Top of Data

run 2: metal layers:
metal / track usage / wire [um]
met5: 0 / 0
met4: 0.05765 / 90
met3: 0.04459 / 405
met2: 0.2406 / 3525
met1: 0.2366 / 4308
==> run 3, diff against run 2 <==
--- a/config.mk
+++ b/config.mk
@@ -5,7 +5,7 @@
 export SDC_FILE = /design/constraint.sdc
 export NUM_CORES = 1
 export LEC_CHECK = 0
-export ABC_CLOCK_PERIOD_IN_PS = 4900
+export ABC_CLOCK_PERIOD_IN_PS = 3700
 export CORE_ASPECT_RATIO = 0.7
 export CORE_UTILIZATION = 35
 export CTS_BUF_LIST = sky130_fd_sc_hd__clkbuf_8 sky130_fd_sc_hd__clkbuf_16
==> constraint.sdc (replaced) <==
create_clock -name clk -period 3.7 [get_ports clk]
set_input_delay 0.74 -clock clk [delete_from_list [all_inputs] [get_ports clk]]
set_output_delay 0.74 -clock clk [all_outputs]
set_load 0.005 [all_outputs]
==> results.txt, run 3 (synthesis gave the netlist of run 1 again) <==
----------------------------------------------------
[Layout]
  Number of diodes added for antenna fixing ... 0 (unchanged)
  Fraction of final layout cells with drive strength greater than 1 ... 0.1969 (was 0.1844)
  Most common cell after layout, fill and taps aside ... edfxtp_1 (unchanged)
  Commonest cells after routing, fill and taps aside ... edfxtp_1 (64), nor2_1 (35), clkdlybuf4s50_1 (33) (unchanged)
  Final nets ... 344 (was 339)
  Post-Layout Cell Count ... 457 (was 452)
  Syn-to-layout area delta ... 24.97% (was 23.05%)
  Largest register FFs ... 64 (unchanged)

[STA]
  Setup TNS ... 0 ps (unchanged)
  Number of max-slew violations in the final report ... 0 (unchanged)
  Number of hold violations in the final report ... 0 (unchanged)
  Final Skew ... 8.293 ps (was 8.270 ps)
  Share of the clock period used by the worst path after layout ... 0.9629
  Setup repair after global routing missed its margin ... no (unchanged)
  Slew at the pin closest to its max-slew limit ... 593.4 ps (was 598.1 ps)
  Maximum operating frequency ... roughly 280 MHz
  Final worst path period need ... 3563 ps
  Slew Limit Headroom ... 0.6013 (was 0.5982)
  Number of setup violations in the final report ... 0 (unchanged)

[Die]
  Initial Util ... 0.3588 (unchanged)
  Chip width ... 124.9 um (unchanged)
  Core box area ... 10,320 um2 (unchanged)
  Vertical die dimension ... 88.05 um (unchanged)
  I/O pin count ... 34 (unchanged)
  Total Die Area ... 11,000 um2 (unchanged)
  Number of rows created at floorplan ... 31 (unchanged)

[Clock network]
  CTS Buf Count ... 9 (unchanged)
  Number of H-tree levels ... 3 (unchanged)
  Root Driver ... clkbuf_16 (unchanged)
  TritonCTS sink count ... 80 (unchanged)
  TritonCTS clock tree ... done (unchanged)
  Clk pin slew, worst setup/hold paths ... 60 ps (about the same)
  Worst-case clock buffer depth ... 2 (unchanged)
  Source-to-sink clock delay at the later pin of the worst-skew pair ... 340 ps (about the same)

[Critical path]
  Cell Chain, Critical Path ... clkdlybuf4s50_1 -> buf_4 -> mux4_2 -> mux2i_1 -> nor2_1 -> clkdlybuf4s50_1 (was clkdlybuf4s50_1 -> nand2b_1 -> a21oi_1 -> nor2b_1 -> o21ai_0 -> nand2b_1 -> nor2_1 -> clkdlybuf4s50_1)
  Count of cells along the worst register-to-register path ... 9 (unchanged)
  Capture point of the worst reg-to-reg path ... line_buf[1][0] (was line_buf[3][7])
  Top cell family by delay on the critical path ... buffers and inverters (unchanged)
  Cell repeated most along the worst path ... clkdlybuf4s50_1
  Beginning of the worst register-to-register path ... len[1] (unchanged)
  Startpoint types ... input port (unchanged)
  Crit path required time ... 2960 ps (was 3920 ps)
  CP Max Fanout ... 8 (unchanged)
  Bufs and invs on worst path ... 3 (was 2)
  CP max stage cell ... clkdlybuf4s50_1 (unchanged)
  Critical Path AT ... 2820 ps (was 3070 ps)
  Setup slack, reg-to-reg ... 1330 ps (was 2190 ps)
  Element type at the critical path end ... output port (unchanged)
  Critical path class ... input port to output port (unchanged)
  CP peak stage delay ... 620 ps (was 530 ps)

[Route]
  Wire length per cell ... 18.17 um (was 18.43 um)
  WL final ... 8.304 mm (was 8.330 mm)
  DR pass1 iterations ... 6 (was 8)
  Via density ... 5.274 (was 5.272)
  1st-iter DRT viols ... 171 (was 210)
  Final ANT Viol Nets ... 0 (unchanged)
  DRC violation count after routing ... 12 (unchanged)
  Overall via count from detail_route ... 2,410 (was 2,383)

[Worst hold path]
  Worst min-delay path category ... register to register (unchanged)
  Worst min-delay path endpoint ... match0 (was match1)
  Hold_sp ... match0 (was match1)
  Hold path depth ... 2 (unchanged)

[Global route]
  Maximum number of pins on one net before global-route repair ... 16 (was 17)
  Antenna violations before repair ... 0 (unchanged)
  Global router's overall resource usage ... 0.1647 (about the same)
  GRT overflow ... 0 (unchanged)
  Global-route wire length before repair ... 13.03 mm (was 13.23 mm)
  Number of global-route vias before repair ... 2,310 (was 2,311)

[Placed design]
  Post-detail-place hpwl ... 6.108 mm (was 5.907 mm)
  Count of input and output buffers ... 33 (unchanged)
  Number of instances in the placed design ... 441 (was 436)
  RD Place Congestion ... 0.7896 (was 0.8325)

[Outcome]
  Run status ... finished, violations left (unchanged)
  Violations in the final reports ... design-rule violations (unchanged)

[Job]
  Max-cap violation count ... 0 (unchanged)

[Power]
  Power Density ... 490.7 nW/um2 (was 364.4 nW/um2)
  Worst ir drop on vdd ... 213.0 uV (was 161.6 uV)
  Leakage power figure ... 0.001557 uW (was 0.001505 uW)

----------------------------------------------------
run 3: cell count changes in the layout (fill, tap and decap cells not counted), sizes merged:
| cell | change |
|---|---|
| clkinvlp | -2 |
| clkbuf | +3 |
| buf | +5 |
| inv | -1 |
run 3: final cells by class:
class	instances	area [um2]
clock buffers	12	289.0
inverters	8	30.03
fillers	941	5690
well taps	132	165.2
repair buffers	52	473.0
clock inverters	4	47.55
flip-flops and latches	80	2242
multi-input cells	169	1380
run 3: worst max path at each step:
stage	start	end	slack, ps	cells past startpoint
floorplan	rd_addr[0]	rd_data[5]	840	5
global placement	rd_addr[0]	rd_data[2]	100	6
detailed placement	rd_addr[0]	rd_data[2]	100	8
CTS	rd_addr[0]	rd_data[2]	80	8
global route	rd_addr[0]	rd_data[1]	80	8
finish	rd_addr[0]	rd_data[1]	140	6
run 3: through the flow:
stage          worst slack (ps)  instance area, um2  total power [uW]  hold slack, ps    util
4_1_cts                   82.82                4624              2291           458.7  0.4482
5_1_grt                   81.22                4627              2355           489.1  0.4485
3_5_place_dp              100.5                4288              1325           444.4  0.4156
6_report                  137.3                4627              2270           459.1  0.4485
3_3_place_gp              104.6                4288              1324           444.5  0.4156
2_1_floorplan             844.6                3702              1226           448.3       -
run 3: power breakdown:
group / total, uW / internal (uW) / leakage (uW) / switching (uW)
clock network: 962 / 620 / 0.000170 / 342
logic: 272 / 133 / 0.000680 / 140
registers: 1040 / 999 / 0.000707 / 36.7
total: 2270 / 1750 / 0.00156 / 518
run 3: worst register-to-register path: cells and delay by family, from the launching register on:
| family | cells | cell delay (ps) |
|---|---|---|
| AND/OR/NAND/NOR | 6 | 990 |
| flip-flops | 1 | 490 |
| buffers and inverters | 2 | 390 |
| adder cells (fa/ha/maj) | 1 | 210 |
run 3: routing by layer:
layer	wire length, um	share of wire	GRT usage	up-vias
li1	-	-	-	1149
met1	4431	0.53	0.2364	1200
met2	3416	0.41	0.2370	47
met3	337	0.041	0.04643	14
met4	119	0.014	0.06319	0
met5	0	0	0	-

Bottom of Data

## To do:
Only one stretch is wanted, so please give again exactly the lines from the start of the data through the line containing "Final worst path period need ... 3563 ps", both ends included.

## Problem solution:
run 2: metal layers:
metal / track usage / wire [um]
met5: 0 / 0
met4: 0.05765 / 90
met3: 0.04459 / 405
met2: 0.2406 / 3525
met1: 0.2366 / 4308
==> run 3, diff against run 2 <==
--- a/config.mk
+++ b/config.mk
@@ -5,7 +5,7 @@
 export SDC_FILE = /design/constraint.sdc
 export NUM_CORES = 1
 export LEC_CHECK = 0
-export ABC_CLOCK_PERIOD_IN_PS = 4900
+export ABC_CLOCK_PERIOD_IN_PS = 3700
 export CORE_ASPECT_RATIO = 0.7
 export CORE_UTILIZATION = 35
 export CTS_BUF_LIST = sky130_fd_sc_hd__clkbuf_8 sky130_fd_sc_hd__clkbuf_16
==> constraint.sdc (replaced) <==
create_clock -name clk -period 3.7 [get_ports clk]
set_input_delay 0.74 -clock clk [delete_from_list [all_inputs] [get_ports clk]]
set_output_delay 0.74 -clock clk [all_outputs]
set_load 0.005 [all_outputs]
==> results.txt, run 3 (synthesis gave the netlist of run 1 again) <==
----------------------------------------------------
[Layout]
  Number of diodes added for antenna fixing ... 0 (unchanged)
  Fraction of final layout cells with drive strength greater than 1 ... 0.1969 (was 0.1844)
  Most common cell after layout, fill and taps aside ... edfxtp_1 (unchanged)
  Commonest cells after routing, fill and taps aside ... edfxtp_1 (64), nor2_1 (35), clkdlybuf4s50_1 (33) (unchanged)
  Final nets ... 344 (was 339)
  Post-Layout Cell Count ... 457 (was 452)
  Syn-to-layout area delta ... 24.97% (was 23.05%)
  Largest register FFs ... 64 (unchanged)

[STA]
  Setup TNS ... 0 ps (unchanged)
  Number of max-slew violations in the final report ... 0 (unchanged)
  Number of hold violations in the final report ... 0 (unchanged)
  Final Skew ... 8.293 ps (was 8.270 ps)
  Share of the clock period used by the worst path after layout ... 0.9629
  Setup repair after global routing missed its margin ... no (unchanged)
  Slew at the pin closest to its max-slew limit ... 593.4 ps (was 598.1 ps)
  Maximum operating frequency ... roughly 280 MHz
  Final worst path period need ... 3563 ps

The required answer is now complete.